北海道と四国をあわせた人口と九州のそれではどちらが多いか
(2024.6.17加筆あり)
はじめに
学習サポートに訪れる中学生の全教科の学習をみている。地理もそのひとつ。わがクニを地方ごとに学ぶ各論のあと、産業や貿易など総論にうつる。なかでも人口について予習していてふと思うことがあった。
きょうはそんな話。
過疎と過密
わがクニは山がち。たいらな土地にひしめきあうようにくらす。そのようすを学習サポートに訪れる生徒たちに図表資料を使いつつ説明する。大部分のそうした平野にヒトビトは家をたててくらす。なかには山すそや盆地にも町や村がありそこにもヒトビトのくらしがある。

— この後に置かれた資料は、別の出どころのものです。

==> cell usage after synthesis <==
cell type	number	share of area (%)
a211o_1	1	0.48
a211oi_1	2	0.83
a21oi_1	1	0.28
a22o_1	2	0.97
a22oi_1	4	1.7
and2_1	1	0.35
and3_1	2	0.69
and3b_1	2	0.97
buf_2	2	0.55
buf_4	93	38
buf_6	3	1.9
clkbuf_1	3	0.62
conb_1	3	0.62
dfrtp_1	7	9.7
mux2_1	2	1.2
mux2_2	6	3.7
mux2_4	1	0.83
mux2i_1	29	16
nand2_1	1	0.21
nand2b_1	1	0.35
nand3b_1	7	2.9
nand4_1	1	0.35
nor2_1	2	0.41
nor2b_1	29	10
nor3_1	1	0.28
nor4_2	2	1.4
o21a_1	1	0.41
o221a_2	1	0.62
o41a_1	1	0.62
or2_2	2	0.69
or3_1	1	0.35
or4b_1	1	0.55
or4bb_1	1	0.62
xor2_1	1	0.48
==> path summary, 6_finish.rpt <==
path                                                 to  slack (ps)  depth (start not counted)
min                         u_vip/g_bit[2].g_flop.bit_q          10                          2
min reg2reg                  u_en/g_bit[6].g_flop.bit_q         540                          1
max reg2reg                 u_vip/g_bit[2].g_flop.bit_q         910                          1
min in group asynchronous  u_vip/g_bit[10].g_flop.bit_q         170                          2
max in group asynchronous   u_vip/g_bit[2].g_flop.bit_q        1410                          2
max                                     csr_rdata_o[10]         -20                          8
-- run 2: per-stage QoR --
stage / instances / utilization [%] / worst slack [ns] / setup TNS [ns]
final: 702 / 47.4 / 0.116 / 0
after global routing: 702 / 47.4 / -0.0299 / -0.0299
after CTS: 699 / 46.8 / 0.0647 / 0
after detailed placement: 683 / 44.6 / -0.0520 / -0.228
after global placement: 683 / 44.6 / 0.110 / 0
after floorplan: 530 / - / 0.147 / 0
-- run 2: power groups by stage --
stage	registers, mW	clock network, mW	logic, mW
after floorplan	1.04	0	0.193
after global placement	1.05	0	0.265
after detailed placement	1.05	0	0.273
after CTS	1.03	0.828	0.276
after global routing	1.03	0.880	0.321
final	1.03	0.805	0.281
`src/rtl/sys_reset_seq.sv`:
```
module sys_reset_seq #(
  parameter int POR_CYC     = 20,
  parameter int PIN_CYC     = 12,
  parameter int BOR_CYC     = 16,
  parameter int WDT_CYC     = 8,
  parameter int PIN_MIN_CYC = 5
) (
  input  logic       clk,
  input  logic       supply_ok,
  input  logic       bor_low,
  input  logic       bor_en,
  input  logic       ext_rst_n,
  input  logic       wdt_expire,
  output logic       sys_rst_n,
  output logic       core_halt,
  output logic       analog_lp_req,
  output logic       io_tristate,
  output logic [3:0] rst_cause
);

  localparam int MAX_A = (POR_CYC > PIN_CYC) ? POR_CYC : PIN_CYC;
  localparam int MAX_B = (BOR_CYC > WDT_CYC) ? BOR_CYC : WDT_CYC;
  localparam int MAX_D = (MAX_A > MAX_B) ? MAX_A : MAX_B;
  localparam int CNT_W = $clog2(MAX_D + 1);
  localparam int LOW_W = $clog2(PIN_MIN_CYC + 1);

  localparam logic [CNT_W-1:0] POR_LAST = CNT_W'(POR_CYC - 1);
  localparam logic [CNT_W-1:0] PIN_LAST = CNT_W'(PIN_CYC - 1);
  localparam logic [CNT_W-1:0] BOR_LAST = CNT_W'(BOR_CYC - 1);
  localparam logic [CNT_W-1:0] WDT_LAST = CNT_W'(WDT_CYC - 1);
  localparam logic [LOW_W-1:0] LOW_MIN  = LOW_W'(PIN_MIN_CYC);

  localparam logic [3:0] SRC_POR = 4'b0001;
  localparam logic [3:0] SRC_PIN = 4'b0010;
  localparam logic [3:0] SRC_BOR = 4'b0100;
  localparam logic [3:0] SRC_WDT = 4'b1000;

  logic [1:0]       por_sync;
  logic [1:0]       pin_sync;
  logic [1:0]       bor_sync;
  logic [LOW_W-1:0] lowcnt;
  logic             active;
  logic [3:0]       src;
  logic [CNT_W-1:0] cnt;
  logic [CNT_W-1:0] dur_last;
  logic [3:0]       new_src;
  logic             trig;

  always_ff @(posedge clk or negedge supply_ok)
    if (!supply_ok) por_sync <= 2'b00;
    else            por_sync <= {por_sync[0], 1'b1};

  wire por_ok = por_sync[1];

  always_ff @(posedge clk or negedge por_ok)
    if (!por_ok) begin
      pin_sync <= 2'b11;
      bor_sync <= 2'b00;
    end else begin
      pin_sync <= {pin_sync[0], ext_rst_n};
      bor_sync <= {bor_sync[0], bor_low};
    end

  wire pin_s    = pin_sync[1];
  wire bor_s    = bor_sync[1];
  wire pin_qual = (lowcnt == LOW_MIN);
  wire pin_hold = !pin_s && pin_qual;
  wire pin_rise = pin_s && pin_qual;
  wire bor_hold = bor_en && bor_s;

  always_ff @(posedge clk or negedge por_ok)
    if (!por_ok)     lowcnt <= '0;
    else if (pin_s)  lowcnt <= '0;
    else if (!pin_qual) lowcnt <= lowcnt + 1'b1;

  always_comb begin
    trig    = 1'b1;
    new_src = SRC_WDT;
    if (bor_hold)                  new_src = SRC_BOR;
    else if (pin_hold || pin_rise) new_src = SRC_PIN;
    else if (wdt_expire)           new_src = SRC_WDT;
    else                           trig    = 1'b0;
  end

  always_comb
    case (src)
      SRC_PIN: dur_last = PIN_LAST;
      SRC_BOR: dur_last = BOR_LAST;
      SRC_WDT: dur_last = WDT_LAST;
      default: dur_last = POR_LAST;
    endcase

  always_ff @(posedge clk or negedge por_ok)
    if (!por_ok) begin
      active    <= 1'b1;
      src       <= SRC_POR;
      cnt       <= '0;
      rst_cause <= SRC_POR;
    end else if (trig) begin
      active    <= 1'b1;
      src       <= new_src;
      cnt       <= '0;
      rst_cause <= new_src;
    end else if (active) begin
      if (cnt == dur_last) active <= 1'b0;
      else                 cnt    <= cnt + 1'b1;
    end

  assign sys_rst_n     = !active;
  assign core_halt     = active;
  assign analog_lp_req = !pin_s;
  assign io_tristate   = active || !pin_s;

  p_cause_onehot_r10: assert property (@(posedge clk) disable iff (!por_ok)
    $countones(rst_cause) == 1);

  p_bor_hold_r5: assert property (@(posedge clk) disable iff (!por_ok)
    bor_hold |=> (!sys_rst_n && rst_cause == SRC_BOR));

  p_pin_hold_r3: assert property (@(posedge clk) disable iff (!por_ok)
    (pin_hold && !bor_hold) |=> (!sys_rst_n && rst_cause == SRC_PIN));

  p_short_pin_r2: assert property (@(posedge clk) disable iff (!por_ok)
    (pin_s && lowcnt != '0 && !pin_qual && !bor_hold && !wdt_expire && !active)
      |=> sys_rst_n);

  p_wdt_restart_r7: assert property (@(posedge clk) disable iff (!por_ok)
    (wdt_expire && !bor_hold && !pin_hold && !pin_rise)
      |=> (!sys_rst_n && rst_cause == SRC_WDT && cnt == '0));

  p_release_r8: assert property (@(posedge clk) disable iff (!por_ok)
    $rose(sys_rst_n) |-> ($past(cnt) == $past(dur_last)));

  p_cnt_bound_r8: assert property (@(posedge clk) disable iff (!por_ok)
    active |-> (cnt <= dur_last));

endmodule

```
<file path="src/rtl/shram_pkg.sv">
package shram_pkg;
   // Control byte bit positions (host-visible layout)
   localparam int CTL_BYPASS   = 0;
   localparam int CTL_STEP     = 1;
   localparam int CTL_RUN      = 2;
   localparam int CTL_DOORBELL = 3;
   localparam int CTL_FLAG0    = 4;

   typedef enum logic [1:0] {
      SRC_NONE = 2'd0,
      SRC_PTR  = 2'd1,
      SRC_CTL  = 2'd2
   } view_src_e;
endpackage

</file>
<file path="src/rtl/shram_addr_ptr.sv">
module shram_addr_ptr #(
   parameter int ADDR_W = 16,
   parameter int DATA_W = 8
) (
   input  logic                        clk,
   input  logic                        rst_n,
   input  logic [ADDR_W/DATA_W-1:0]    lane_load,
   input  logic [DATA_W-1:0]           load_byte,
   input  logic                        step,
   output logic [ADDR_W-1:0]           ptr
);
   localparam int NLANES = ADDR_W / DATA_W;

   if ((ADDR_W % DATA_W) != 0) begin : g_bad_width
      $error("ADDR_W must be a multiple of DATA_W");
   end
   if (NLANES < 1) begin : g_bad_lanes
      $error("ADDR_W must be at least DATA_W");
   end

   logic [ADDR_W-1:0] ptr_stepped;
   assign ptr_stepped = step ? ptr + ADDR_W'(1) : ptr;

   for (genvar g = 0; g < NLANES; g++) begin : g_lane
      always_ff @(posedge clk) begin
         if (!rst_n)
            ptr[g*DATA_W +: DATA_W] <= '0;
         else if (lane_load[g])
            ptr[g*DATA_W +: DATA_W] <= load_byte;
         else
            ptr[g*DATA_W +: DATA_W] <= ptr_stepped[g*DATA_W +: DATA_W];
      end
   end

   // a step moves the pointer by exactly one, modulo 2**ADDR_W
   assert_ptr_step_R5: assert property (@(posedge clk) disable iff (!rst_n)
      (step && lane_load == '0) |=> ptr == $past(ptr) + ADDR_W'(1));

   // no step and no load leaves the pointer alone
   assert_ptr_hold_R5: assert property (@(posedge clk) disable iff (!rst_n)
      (!step && lane_load == '0) |=> $stable(ptr));
endmodule

</file>
<file path="src/rtl/shram_ctl_reg.sv">
module shram_ctl_reg
   import shram_pkg::*;
#(
   parameter int DATA_W  = 8,
   parameter int NUM_INT = 2
) (
   input  logic               clk,
   input  logic               rst_n,
   input  logic               wr_en,
   input  logic [DATA_W-1:0]  wr_byte,
   input  logic               bell_ack,
   input  logic [NUM_INT-1:0] flag_set,
   output logic               run,
   output logic               step_en,
   output logic               bypass,
   output logic               bell,
   output logic [NUM_INT-1:0] flags,
   output logic [DATA_W-1:0]  view
);
   if (CTL_FLAG0 + NUM_INT > DATA_W) begin : g_bad_flags
      $error("interrupt flags do not fit in the control byte");
   end

   always_ff @(posedge clk) begin
      if (!rst_n) begin
         run     <= 1'b0;
         step_en <= 1'b0;
         bypass  <= 1'b0;
      end else if (wr_en) begin
         run     <= wr_byte[CTL_RUN];
         step_en <= wr_byte[CTL_STEP];
         bypass  <= wr_byte[CTL_BYPASS];
      end
   end

   // Doorbell: host writes 1 to set, coprocessor acknowledge clears; host set wins
   logic bell_ring;
   assign bell_ring = wr_en && wr_byte[CTL_DOORBELL];

   always_ff @(posedge clk) begin
      if (!rst_n)         bell <= 1'b0;
      else if (bell_ring) bell <= 1'b1;
      else if (bell_ack)  bell <= 1'b0;
   end

   // Interrupt flags: coprocessor set has priority over host write-one-to-clear
   for (genvar g = 0; g < NUM_INT; g++) begin : g_flag
      logic host_clr;
      assign host_clr = wr_en && wr_byte[CTL_FLAG0 + g];

      always_ff @(posedge clk) begin
         if (!rst_n)           flags[g] <= 1'b0;
         else if (flag_set[g]) flags[g] <= 1'b1;
         else if (host_clr)    flags[g] <= 1'b0;
      end

      assert_flag_set_R10: assert property (@(posedge clk) disable iff (!rst_n)
         flag_set[g] |=> flags[g]);

      assert_flag_clr_R9: assert property (@(posedge clk) disable iff (!rst_n)
         (host_clr && !flag_set[g]) |=> !flags[g]);

      assert_flag_keep_R9: assert property (@(posedge clk) disable iff (!rst_n)
         (flags[g] && !host_clr) |=> flags[g]);
   end

   always_comb begin
      view                 = '0;
      view[CTL_BYPASS]     = bypass;
      view[CTL_STEP]       = step_en;
      view[CTL_RUN]        = run;
      view[CTL_DOORBELL]   = bell;
      for (int i = 0; i < NUM_INT; i++) view[CTL_FLAG0 + i] = flags[i];
   end

   assert_bell_ack_R8: assert property (@(posedge clk) disable iff (!rst_n)
      (bell_ack && !bell_ring) |=> !bell);

   assert_bell_win_R8: assert property (@(posedge clk) disable iff (!rst_n)
      bell_ring |=> bell);

   assert_bell_hold_R8: assert property (@(posedge clk) disable iff (!rst_n)
      (bell && !bell_ack) |=> bell);
endmodule

</file>
<file path="src/rtl/shram_host_port.sv">
module shram_host_port
   import shram_pkg::*;
#(
   parameter int ADDR_W  = 16,
   parameter int DATA_W  = 8,
   parameter int NUM_INT = 2,
   parameter int REG_AW  = 2
) (
   input  logic               clk,
   input  logic               rst_n,
   input  logic [REG_AW-1:0]  host_addr,
   input  logic               host_wr,
   input  logic               host_rd,
   input  logic [DATA_W-1:0]  host_wdata,
   output logic [DATA_W-1:0]  host_rdata,
   output logic               host_rvalid,
   output logic               host_irq,
   output logic [ADDR_W-1:0]  ram_addr,
   output logic [DATA_W-1:0]  ram_wdata,
   output logic               ram_we,
   output logic               ram_re,
   input  logic [DATA_W-1:0]  ram_rdata,
   output logic               cop_run,
   output logic               cop_bypass,
   output logic               cop_doorbell,
   input  logic               cop_doorbell_ack,
   input  logic [NUM_INT-1:0] cop_int_set
);
   localparam int NLANES  = ADDR_W / DATA_W;
   localparam int DATA_IX = NLANES;
   localparam int CTL_IX  = NLANES + 1;
   localparam logic [REG_AW-1:0] DATA_SEL = REG_AW'(DATA_IX);
   localparam logic [REG_AW-1:0] CTL_SEL  = REG_AW'(CTL_IX);

   if (CTL_IX >= (1 << REG_AW)) begin : g_bad_map
      $error("REG_AW too narrow for the register map");
   end

   // ---------------- decode ----------------
   logic rd_go, hit_data, hit_ctl, step;
   logic [NLANES-1:0] lane_load;
   logic [NLANES-1:0] lane_hit;

   assign rd_go    = host_rd && !host_wr;
   assign hit_data = (host_addr == DATA_SEL);
   assign hit_ctl  = (host_addr == CTL_SEL);

   for (genvar g = 0; g < NLANES; g++) begin : g_dec
      assign lane_hit[g]  = (host_addr == REG_AW'(g));
      assign lane_load[g] = host_wr && lane_hit[g];
   end

   // ---------------- sub-blocks ----------------
   logic [ADDR_W-1:0]  ptr;
   logic               step_en, bell;
   logic [NUM_INT-1:0] flags;
   logic [DATA_W-1:0]  ctl_view;

   shram_addr_ptr #(.ADDR_W(ADDR_W), .DATA_W(DATA_W)) u_ptr (
      .clk       (clk),
      .rst_n     (rst_n),
      .lane_load (lane_load),
      .load_byte (host_wdata),
      .step      (step),
      .ptr       (ptr)
   );

   shram_ctl_reg #(.DATA_W(DATA_W), .NUM_INT(NUM_INT)) u_ctl (
      .clk      (clk),
      .rst_n    (rst_n),
      .wr_en    (host_wr && hit_ctl),
      .wr_byte  (host_wdata),
      .bell_ack (cop_doorbell_ack),
      .flag_set (cop_int_set),
      .run      (cop_run),
      .step_en  (step_en),
      .bypass   (cop_bypass),
      .bell     (bell),
      .flags    (flags),
      .view     (ctl_view)
   );

   // ---------------- RAM port ----------------
   assign ram_addr  = ptr;
   assign ram_wdata = host_wdata;
   assign ram_we    = host_wr && hit_data;
   assign ram_re    = rd_go && hit_data;
   assign step      = step_en && (ram_we || ram_re);

   assign cop_doorbell = bell;
   assign host_irq     = |flags;

   // ---------------- read path ----------------
   view_src_e         src;
   logic [DATA_W-1:0] reg_view;

   always_comb begin
      src = SRC_NONE;
      if (hit_ctl)        src = SRC_CTL;
      else if (!hit_data) src = SRC_PTR;
   end

   always_comb begin
      reg_view = '0;
      case (src)
         SRC_CTL: reg_view = ctl_view;
         SRC_PTR: begin
            for (int i = 0; i < NLANES; i++)
               if (lane_hit[i]) reg_view = ptr[i*DATA_W +: DATA_W];
         end
         default: reg_view = '0;
      endcase
   end

   logic              rvalid_q, from_ram_q;
   logic [DATA_W-1:0] snap_q;

   always_ff @(posedge clk) begin
      if (!rst_n) begin
         rvalid_q   <= 1'b0;
         from_ram_q <= 1'b0;
         snap_q     <= '0;
      end else begin
         rvalid_q <= rd_go;
         if (rd_go) begin
            from_ram_q <= hit_data;
            snap_q     <= reg_view;
         end
      end
   end

   assign host_rvalid = rvalid_q;
   assign host_rdata  = from_ram_q ? ram_rdata : snap_q;

   // read valid appears exactly one cycle after an accepted read
   assert_rvalid_R4: assert property (@(posedge clk) disable iff (!rst_n)
      rd_go |=> host_rvalid);

   assert_rvalid_only_R4: assert property (@(posedge clk) disable iff (!rst_n)
      !rd_go |=> !host_rvalid);

   // the merged line can only rise after a coprocessor set pulse
   assert_irq_rise_R11: assert property (@(posedge clk) disable iff (!rst_n)
      $rose(host_irq) |-> $past(|cop_int_set));

   // RAM is never read and written in the same cycle
   assert_ram_excl_R3: assert property (@(posedge clk) disable iff (!rst_n)
      !(ram_we && ram_re));
endmodule

</file>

とくにすこし前まで「太平洋ベルト」とよばれたそんなにひろくないエリアのあたりにほぼ総人口の半分がくらす。そこは大きな都市がつらなり、ヒトの行き来がさかん。そのため交通機関がはやくから整えられ、のちに都市と都市を結ぶように新幹線や高速道路が伸びる。その状態から半世紀以上が過ぎる。
資料集は興味深い
予習時にはみずからの知識の修正を図る。「太平洋ベルト」という用語すらうしろに「地帯」をつけて習っていた世代だが、すでにこの言葉自体、用語としては存在するが教えるときにはあまり強調してつかわない。
というのもそれらの街と街が東西のみならずもはや四方にひろがる状態に。この地域の在来線に乗るとよくわかるが左右の車窓の家なみがほとんどとぎれない。しかもそれ以外のはなれた工業地域も各地に点在して久しい。
資料から見えること
資料をいま一度見直すと早い段階に工業化の進んだエリアは思ったほど太平洋岸に面していない。たいてい湾奥のあたりに都市がある。大きな河川や地形の影響でそうした個所によい港がつくられ、ヒトビトがくらしてきたことがわかる。のちの工業地域は内陸部に点在。すでに海に面した港をもとめずとも活動できる場所。これらの理由を中学生に考えてもらう。
あたらしい教科書にはそれなりに目新しい視点も登場する。もはやこの「太平洋ベルト」を拠点とした工業国(ひとむかし前ならば第2次産業)というよりもサービス産業(教科書では第3次産業)の生産額で占める割合が大きい。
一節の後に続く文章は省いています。